WHAT TO DO:
Each line of the records that holds the word "shift" should be copied out.

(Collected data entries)
`src/hw/rtl/spq_pkg.sv`:
```
// Shared constants, codes and control types for the sorted priority queue.
// No dependencies; every other file of the block depends on this package.
package spq_pkg;

  localparam int DEPTH_DEF     = 16;
  localparam int PRI_BITS_DEF  = 16;
  localparam int DATA_BITS_DEF = 32;

  // Operation codes of the input beat
  localparam logic OP_INSERT = 1'b0;
  localparam logic OP_REMOVE = 1'b1;

  // Result status codes
  localparam logic [1:0] ST_OK    = 2'd0;
  localparam logic [1:0] ST_FULL  = 2'd1;
  localparam logic [1:0] ST_EMPTY = 2'd2;

  // Commands from the controller to the datapath
  typedef struct packed {
    logic accept;     // capture the input beat and settle status
    logic rd_head;    // read logical slot 0
    logic rd_prev;    // read logical slot k-1
    logic rd_back2;   // read logical slot k-2
    logic shift;      // move the entry just read up to slot k, step k down
    logic place;      // write the new entry at slot k
    logic load_head;  // take the entry just read as the new head
    logic load_out;   // load the result register
  } spq_cmd_t;

  // Status from the datapath to the controller
  typedef struct packed {
    logic is_insert;
    logic refused;
    logic k_zero;
    logic k_one;
    logic cnt_zero;
    logic prev_gt;
    logic out_busy;
  } spq_sts_t;

endpackage

```
`src/hw/rtl/spq_ram.sv`:
```
// Generic simple dual-port RAM: one write port, one read port, registered read.
// Depends on spq_pkg for default sizes only.
module spq_ram #(
  parameter int WIDTH = spq_pkg::PRI_BITS_DEF + spq_pkg::DATA_BITS_DEF,
  parameter int DEPTH = spq_pkg::DEPTH_DEF
) (
  input  logic                     clk,
  input  logic                     we,
  input  logic [$clog2(DEPTH)-1:0] waddr,
  input  logic [WIDTH-1:0]         wdata,
  input  logic [$clog2(DEPTH)-1:0] raddr,
  output logic [WIDTH-1:0]         rdata
);

  logic [WIDTH-1:0] mem [DEPTH];

  always_ff @(posedge clk) begin
    if (we) begin
      mem[waddr] <= wdata;
    end
    rdata <= mem[raddr];
  end

endmodule

```
`src/hw/rtl/spq_ctrl.sv`:
```
// Controller state machine of the sorted priority queue.
// Depends on spq_pkg for the command and status types.
module spq_ctrl (
  input  logic              clk,
  input  logic              rst_n,
  input  logic              in_valid,
  output logic              in_stall,
  input  spq_pkg::spq_sts_t sts,
  output spq_pkg::spq_cmd_t cmd
);

  import spq_pkg::*;

  localparam logic [2:0] S_IDLE  = 3'd0;
  localparam logic [2:0] S_DISP  = 3'd1;
  localparam logic [2:0] S_CMP   = 3'd2;
  localparam logic [2:0] S_PLACE = 3'd3;
  localparam logic [2:0] S_HLD   = 3'd4;
  localparam logic [2:0] S_OUT   = 3'd5;

  logic [2:0] state_r;
  logic [2:0] state_nxt;

  always_comb begin
    cmd       = '0;
    state_nxt = state_r;
    case (state_r)
      S_IDLE: begin
        if (in_valid) begin
          cmd.accept = 1'b1;
          state_nxt  = S_DISP;
        end
      end
      S_DISP: begin
        if (sts.refused) begin
          state_nxt = S_OUT;
        end else if (sts.is_insert) begin
          if (sts.k_zero) begin
            state_nxt = S_PLACE;
          end else begin
            cmd.rd_prev = 1'b1;
            state_nxt   = S_CMP;
          end
        end else if (sts.cnt_zero) begin
          state_nxt = S_OUT;
        end else begin
          cmd.rd_head = 1'b1;
          state_nxt   = S_HLD;
        end
      end
      S_CMP: begin
        if (sts.prev_gt) begin
          cmd.shift = 1'b1;
          if (sts.k_one) begin
            state_nxt = S_PLACE;
          end else begin
            cmd.rd_back2 = 1'b1;
          end
        end else begin
          cmd.place = 1'b1;
          state_nxt = S_OUT;
        end
      end
      S_PLACE: begin
        cmd.place = 1'b1;
        state_nxt = S_OUT;
      end
      S_HLD: begin
        cmd.load_head = 1'b1;
        state_nxt     = S_OUT;
      end
      S_OUT: begin
        if (!sts.out_busy) begin
          cmd.load_out = 1'b1;
          state_nxt    = S_IDLE;
        end
      end
      default: begin
        state_nxt = S_IDLE;
      end
    endcase
  end

  always_ff @(posedge clk) begin
    if (!rst_n) begin
      state_r <= S_IDLE;
    end else begin
      state_r <= state_nxt;
    end
  end

  assign in_stall = (state_r != S_IDLE);

endmodule

```
`src/hw/rtl/spq_dp.sv`:
```
// Datapath of the sorted priority queue: circular entry store, head copy,
// count and result register. Depends on spq_pkg and spq_ram.
module spq_dp #(
  parameter int DEPTH     = spq_pkg::DEPTH_DEF,
  parameter int PRI_BITS  = spq_pkg::PRI_BITS_DEF,
  parameter int DATA_BITS = spq_pkg::DATA_BITS_DEF
) (
  input  logic                         clk,
  input  logic                         rst_n,
  input  logic                         in_opcode,
  input  logic signed [PRI_BITS-1:0]   in_item_priority,
  input  logic [DATA_BITS-1:0]         in_item_data,
  input  spq_pkg::spq_cmd_t            cmd,
  output spq_pkg::spq_sts_t            sts,
  output logic                         out_valid,
  input  logic                         out_stall,
  output logic [1:0]                   out_status,
  output logic                         out_removed_valid,
  output logic signed [PRI_BITS-1:0]   out_removed_priority,
  output logic [DATA_BITS-1:0]         out_removed_data,
  output logic [$clog2(DEPTH+1)-1:0]   out_entry_count,
  output logic                         out_queue_empty,
  output logic signed [PRI_BITS-1:0]   out_head_priority,
  output logic [DATA_BITS-1:0]         out_head_data
);

  import spq_pkg::*;

  localparam int AW = $clog2(DEPTH);
  localparam int CW = $clog2(DEPTH + 1);
  localparam int EW = PRI_BITS + DATA_BITS;
  localparam logic [AW:0]   DEPTH_A = (AW + 1)'(DEPTH);
  localparam logic [CW-1:0] DEPTH_C = CW'(DEPTH);

  // Add an offset to a slot address, wrapping at DEPTH
  function automatic logic [AW-1:0] wrap_add(input logic [AW-1:0] base,
                                             input logic [AW-1:0] off);
    logic [AW:0] sum;
    sum = {1'b0, base} + {1'b0, off};
    if (sum >= DEPTH_A) begin
      sum = sum - DEPTH_A;
    end
    return sum[AW-1:0];
  endfunction

  logic [CW-1:0]              count_r, count_nxt;
  logic [AW-1:0]              head_ptr_r, head_ptr_nxt;
  logic                       out_valid_r, out_valid_nxt;
  logic [AW-1:0]              k_r;
  logic                       op_r;
  logic signed [PRI_BITS-1:0] new_pri_r;
  logic [DATA_BITS-1:0]       new_data_r;
  logic [1:0]                 res_status_r;
  logic                       res_rvalid_r;
  logic [PRI_BITS-1:0]        res_rpri_r;
  logic [DATA_BITS-1:0]       res_rdata_r;
  logic [PRI_BITS-1:0]        hd_pri_r;
  logic [DATA_BITS-1:0]       hd_data_r;
  logic                       full;

  logic [AW-1:0]              rd_idx;
  logic                       ram_we;
  logic [AW-1:0]              ram_waddr;
  logic [EW-1:0]              ram_wdata;
  logic [AW-1:0]              ram_raddr;
  logic [EW-1:0]              ram_rdata;
  logic signed [PRI_BITS-1:0] rd_pri;

  assign full = (count_r == DEPTH_C);

  // Store addressing: logical slot 0 sits at head_ptr_r
  always_comb begin
    if (cmd.rd_head) begin
      rd_idx = '0;
    end else if (cmd.rd_back2) begin
      rd_idx = k_r - AW'(1) - AW'(1);
    end else begin
      rd_idx = k_r - AW'(1);
    end
  end

  assign ram_raddr = wrap_add(head_ptr_r, rd_idx);
  assign ram_waddr = wrap_add(head_ptr_r, k_r);
  assign ram_we    = cmd.shift | cmd.place;
  assign ram_wdata = cmd.shift ? ram_rdata : {new_pri_r, new_data_r};
  assign rd_pri    = ram_rdata[EW-1:DATA_BITS];

  spq_ram #(
    .WIDTH (EW),
    .DEPTH (DEPTH)
  ) u_store (
    .clk   (clk),
    .we    (ram_we),
    .waddr (ram_waddr),
    .wdata (ram_wdata),
    .raddr (ram_raddr),
    .rdata (ram_rdata)
  );

  always_comb begin
    count_nxt     = count_r;
    head_ptr_nxt  = head_ptr_r;
    out_valid_nxt = out_valid_r && out_stall;
    if (cmd.accept) begin
      if (in_opcode == OP_INSERT) begin
        if (!full) begin
          count_nxt = count_r + CW'(1);
        end
      end else if (count_r != '0) begin
        count_nxt    = count_r - CW'(1);
        head_ptr_nxt = wrap_add(head_ptr_r, AW'(1));
      end
    end
    if (cmd.load_out) begin
      out_valid_nxt = 1'b1;
    end
  end

  always_ff @(posedge clk) begin
    if (!rst_n) begin
      count_r     <= '0;
      head_ptr_r  <= '0;
      out_valid_r <= 1'b0;
    end else begin
      count_r     <= count_nxt;
      head_ptr_r  <= head_ptr_nxt;
      out_valid_r <= out_valid_nxt;
    end
  end

  // Item capture and status settle
  always_ff @(posedge clk) begin
    if (cmd.accept) begin
      op_r         <= in_opcode;
      new_pri_r    <= in_item_priority;
      new_data_r   <= in_item_data;
      k_r          <= count_r[AW-1:0];
      res_status_r <= ST_OK;
      res_rvalid_r <= 1'b0;
      res_rpri_r   <= '0;
      res_rdata_r  <= '0;
      if (in_opcode == OP_INSERT) begin
        if (full) begin
          res_status_r <= ST_FULL;
        end
      end else if (count_r == '0) begin
        res_status_r <= ST_EMPTY;
      end else begin
        res_rvalid_r <= 1'b1;
        res_rpri_r   <= hd_pri_r;
        res_rdata_r  <= hd_data_r;
      end
    end else if (cmd.shift) begin
      k_r <= k_r - AW'(1);
    end
  end

  // Head copy: refresh on placement at slot 0 or after a remove
  always_ff @(posedge clk) begin
    if (cmd.place && (k_r == '0)) begin
      hd_pri_r  <= new_pri_r;
      hd_data_r <= new_data_r;
    end else if (cmd.load_head) begin
      hd_pri_r  <= ram_rdata[EW-1:DATA_BITS];
      hd_data_r <= ram_rdata[DATA_BITS-1:0];
    end
  end

  // Result register
  always_ff @(posedge clk) begin
    if (cmd.load_out) begin
      out_status           <= res_status_r;
      out_removed_valid    <= res_rvalid_r;
      out_removed_priority <= res_rpri_r;
      out_removed_data     <= res_rdata_r;
      out_entry_count      <= count_r;
      out_queue_empty      <= (count_r == '0);
      out_head_priority    <= (count_r == '0) ? '0 : hd_pri_r;
      out_head_data        <= (count_r == '0) ? '0 : hd_data_r;
    end
  end

  assign out_valid = out_valid_r;

  always_comb begin
    sts.is_insert = (op_r == OP_INSERT);
    sts.refused   = (res_status_r != ST_OK);
    sts.k_zero    = (k_r == '0);
    sts.k_one     = (k_r == AW'(1));
    sts.cnt_zero  = (count_r == '0);
    sts.prev_gt   = (rd_pri > new_pri_r);
    sts.out_busy  = out_valid_r && out_stall;
  end

endmodule

```
`src/hw/rtl/sorted_priority_queue.sv`:
```
// Top level of the sorted priority queue: controller plus datapath.
// Depends on spq_pkg, spq_ctrl, spq_dp (and through it spq_ram).
//
// Usage
//   Input channel (in_*): one beat is one operation. in_opcode selects insert
//   or remove of the head; priority and data matter for insert only.
//   Result channel (out_*): exactly one beat per input beat, in order: status,
//   the removed entry (zero on insert or refusal), count, empty flag and the
//   head after the operation (zero when empty).
//   Entries sit sorted in a circular RAM store; smaller priority leaves first,
//   equal priorities leave in arrival order.
// Sequencing
//   One beat at a time; the input stays closed from accept until the result is
//   loaded. An insert moves every entry of larger priority up one slot, one at
//   a time on the single RAM write port, before it places the new entry.
// Reset
//   rst_n (synchronous) empties the queue; the store itself needs no clearing.
// Stalls
//   The result register holds while out_stall is high; a new beat is taken
//   meanwhile and its result waits, with the input closed, until the register frees.
module sorted_priority_queue #(
  parameter int DEPTH     = spq_pkg::DEPTH_DEF,
  parameter int PRI_BITS  = spq_pkg::PRI_BITS_DEF,
  parameter int DATA_BITS = spq_pkg::DATA_BITS_DEF
) (
  input  logic                         clk,
  input  logic                         rst_n,
  input  logic                         in_valid,
  output logic                         in_stall,
  input  logic                         in_opcode,
  input  logic signed [PRI_BITS-1:0]   in_item_priority,
  input  logic [DATA_BITS-1:0]         in_item_data,
  output logic                         out_valid,
  input  logic                         out_stall,
  output logic [1:0]                   out_status,
  output logic                         out_removed_valid,
  output logic signed [PRI_BITS-1:0]   out_removed_priority,
  output logic [DATA_BITS-1:0]         out_removed_data,
  output logic [$clog2(DEPTH+1)-1:0]   out_entry_count,
  output logic                         out_queue_empty,
  output logic signed [PRI_BITS-1:0]   out_head_priority,
  output logic [DATA_BITS-1:0]         out_head_data
);

  import spq_pkg::*;

  localparam int CW = $clog2(DEPTH + 1);

  spq_cmd_t cmd;
  spq_sts_t sts;

  // Sequence each operation: capture, walk the store, load the result
  spq_ctrl u_ctrl (
    .clk      (clk),
    .rst_n    (rst_n),
    .in_valid (in_valid),
    .in_stall (in_stall),
    .sts      (sts),
    .cmd      (cmd)
  );

  // Hold the entries, the count and the result register
  spq_dp #(
    .DEPTH     (DEPTH),
    .PRI_BITS  (PRI_BITS),
    .DATA_BITS (DATA_BITS)
  ) u_dp (
    .clk                  (clk),
    .rst_n                (rst_n),
    .in_opcode            (in_opcode),
    .in_item_priority     (in_item_priority),
    .in_item_data         (in_item_data),
    .cmd                  (cmd),
    .sts                  (sts),
    .out_valid            (out_valid),
    .out_stall            (out_stall),
    .out_status           (out_status),
    .out_removed_valid    (out_removed_valid),
    .out_removed_priority (out_removed_priority),
    .out_removed_data     (out_removed_data),
    .out_entry_count      (out_entry_count),
    .out_queue_empty      (out_queue_empty),
    .out_head_priority    (out_head_priority),
    .out_head_data        (out_head_data)
  );

  // One operation in flight: an accepted beat closes the input side
  a_one_in_flight: assert property (@(posedge clk) disable iff (!rst_n)
    (in_valid && !in_stall) |=> in_stall)
    else $error("input taken while an operation was in flight");

  // An empty queue reports a zero head
  a_empty_head: assert property (@(posedge clk) disable iff (!rst_n)
    (out_valid && out_queue_empty) |->
      (out_head_priority == '0 && out_head_data == '0 && out_entry_count == '0))
    else $error("empty result carries a head entry");

  // A removed entry only comes with an ok status
  a_removed_ok: assert property (@(posedge clk) disable iff (!rst_n)
    (out_valid && out_removed_valid) |-> (out_status == ST_OK))
    else $error("removed entry reported with a failing status");

  // A refused insert only happens at full count
  a_full_count: assert property (@(posedge clk) disable iff (!rst_n)
    (out_valid && out_status == ST_FULL) |-> (out_entry_count == CW'(DEPTH)))
    else $error("insert refused below full count");

endmodule
```
`config.mk`:
```
export PLATFORM = sky130hd
export DESIGN_NAME = sorted_priority_queue
export DESIGN_NICKNAME = d
export VERILOG_FILES = /design/src/hw/rtl/spq_pkg.sv /design/src/hw/rtl/spq_ram.sv /design/src/hw/rtl/spq_ctrl.sv /design/src/hw/rtl/spq_dp.sv /design/src/hw/rtl/sorted_priority_queue.sv
export SDC_FILE = /design/constraint.sdc
export NUM_CORES = 1
export LEC_CHECK = 0
export BUFFER_PORTS_ARGS = -buffer_cell sky130_fd_sc_hd__buf_4
export CELL_PAD_IN_SITES_DETAIL_PLACEMENT = 2
export CELL_PAD_IN_SITES_GLOBAL_PLACEMENT = 2
export CORE_MARGIN = 4
export CORE_UTILIZATION = 48
export DETAILED_ROUTE_END_ITERATION = 10
export MAX_ROUTING_LAYER = met4
export PLACE_DENSITY = 0.78
export SYNTH_ARGS = -nofsm -noshare
export SYNTH_HDL_FRONTEND = slang
export SYNTH_SLANG_ARGS = --single-unit
```
`constraint.sdc`:
```
create_clock -name clk -period 10.2 [get_ports clk]
set_clock_uncertainty 0.2 [all_clocks]
set_input_delay 2.55 -clock clk [delete_from_list [all_inputs] [get_ports clk]]
set_output_delay 2.55 -clock clk [all_outputs]
set_load 0.05 [all_outputs]
```
* After elaboration in Yosys (flattened, before gate mapping)
Memory sizes are Yosys's and may differ from the RTL's. A register that Yosys moved wholly into a read port is not among the register bits.
Cells that the tools add are included.
** Cells by class
- $lt $le $gt $ge :: 4
- Equal/unequal tests :: 12
- Bitwise operators :: 1
- Reductions and logical operators :: 14
- Mux-type cells :: 48
- Add/subtract/negate cells :: 10
** Operator list (count)
- two-way mux 32 bit :: 3
- two-way mux 16 bit :: 3
- two-way mux 48 bit :: 1
- two-way mux 4 bit :: 7
- subtractor 4 x 1 -> 4 bit (second input constant) :: 5
- two-way mux 3 bit :: 6
- two-way mux 1 bit :: 17
- greater-than comparator 16 bit :: 1
- greater-or-equal comparator 5 bit (second input constant) :: 3
- two-way mux 5 bit :: 3
- one-hot mux 3 bit (5 select lines) :: 1
- two-way mux 2 bit :: 6
- adder 4 x 4 -> 5 bit :: 2
- AND reduction 3 bit :: 3
- equality test 3 x 2 -> 1 bit (second input constant) :: 2
- equality test 3 bit (second input constant) :: 2
- != test 2 bit (second input constant) :: 3
- nonzero test 2 bit :: 3
- adder 4 x 1 -> 5 bit (second input constant) :: 1
- adder 5 x 1 -> 5 bit (second input constant) :: 1
- equality test 5 bit (second input constant) :: 1
- zero test 5 bit :: 1
- nonzero test 5 bit :: 1
- subtractor 5 x 1 -> 5 bit (second input constant) :: 1
- other kinds (11) :: 12
** Word-level totals
- Memories :: 1
- Flip-flop bits (word level) :: 270
- Memory bits (writable) :: 768
- Input port bits :: 53
- Output and inout bits :: 107
** Memories
- u_dp.u_store.mem :: depth 16, bits a word 48, rd ports 1, clocked after Yosys merged registers in 1, wr ports 1, line spq_ram.sv:15 : logic [WIDTH-1:0] mem [DEPTH];

* Longest topological paths before layout
Gate-level depths: netlist (run 1).
- Depth after elaboration :: 9
- Depth in mapped cells :: 20

* Modules after synthesis
A second synthesis (run 1) with hierarchy kept.
** Unflattened totals
- Cells, all modules :: 1941
- Area, all modules :: 40905.5 um^2
** Modules (own cells, without submodules)
- spq_ram :: cells each 1242, instances 1, sequential area each 24023.0 um^2, area an instance 29691.0 um^2
- spq_dp :: cells each 670, instances 1, sequential area each 7917.6 um^2, area an instance 10983.0 um^2
- spq_ctrl :: cells each 29, instances 1, sequential area each 60.1 um^2, area an instance 231.5 um^2

* Worst setup path before layout (run 1)
No wires, ideal clock.
- Kind :: input to register
- Start point :: input port out_stall
- End point :: register u_dp.out_entry_count[0], enable pin
- Arrival time :: 7505 ps
- Stages :: 1
- Buffers on the path :: 0
- Setup slack :: 1892 ps
- Cells stage by stage :: a21oi_1
** On the way
- Longest elaborated chain between the ends :: 3
** Ends and longest elaborated chain
- start: declaration :: line sorted_priority_queue.sv:34 : input logic out_stall,
- logical AND 1 bit :: line spq_dp.sv:192 : sts.out_busy = out_valid_r && out_stall;
- two-way mux 1 bit :: line spq_ctrl.sv:73 : if (!sts.out_busy) begin
- two-way mux 1 bit :: line spq_ctrl.sv:27 : case (state_r)
- end signal: assignment :: line spq_dp.sv:176 : out_entry_count <= count_r;
- end: declaration :: line spq_dp.sv:21 : output logic [$clog2(DEPTH+1)-1:0] out_entry_count,
No other way between the ends.
A chain may end at the register's enable or synchronous reset.

* Worst setup path after layout (run 1)
- Start point :: register u_dp.new_pri_r[15]
- End point :: register u_dp.u_store.rdata[43], read port of u_dp.u_store.mem
** On the way
- Longest elaborated chain between the ends :: 8
- Elaborated cells between the ends (all ways) :: 9
- Those cells by class :: add/sub (2); order compare (2); mux (5)
** Ends and longest elaborated chain
- start: declaration :: line spq_dp.sv:51 : logic signed [PRI_BITS-1:0] new_pri_r;
- start signal: assignment :: line spq_dp.sv:135 : new_pri_r <= in_item_priority;
- greater-than comparator 16 bit (*) :: line spq_dp.sv:191 : sts.prev_gt = (rd_pri > new_pri_r);
- two-way mux 2 bit (*) :: line spq_ctrl.sv:52 : if (sts.prev_gt) begin
- two-way mux 2 bit (*) :: line spq_ctrl.sv:27
- two-way mux 4 bit (*) :: line spq_dp.sv:75 : end else if (cmd.rd_back2) begin
- two-way mux 4 bit (*) :: line spq_dp.sv:73 : if (cmd.rd_head) begin
- adder 4 x 4 -> 5 bit (*) :: line spq_dp.sv:39 : sum = {1'b0, base} + {1'b0, off};
- subtractor 4 x 1 -> 4 bit / greater-or-equal comparator 5 bit (equally long branches) :: line spq_dp.sv:41, spq_dp.sv:40
- two-way mux 4 bit (*) :: line spq_dp.sv:40 : if (sum >= DEPTH_A) begin
- end: declaration :: line spq_ram.sv:12 : output logic [WIDTH-1:0] rdata
Mark *: on every way between the ends. The rest lies on a longest branch, timed or not.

YOUR RESPONSE:
    logic shift;      // move the entry just read up to slot k, step k down
          cmd.shift = 1'b1;
  assign ram_we    = cmd.shift | cmd.place;
  assign ram_wdata = cmd.shift ? ram_rdata : {new_pri_r, new_data_r};
    end else if (cmd.shift) begin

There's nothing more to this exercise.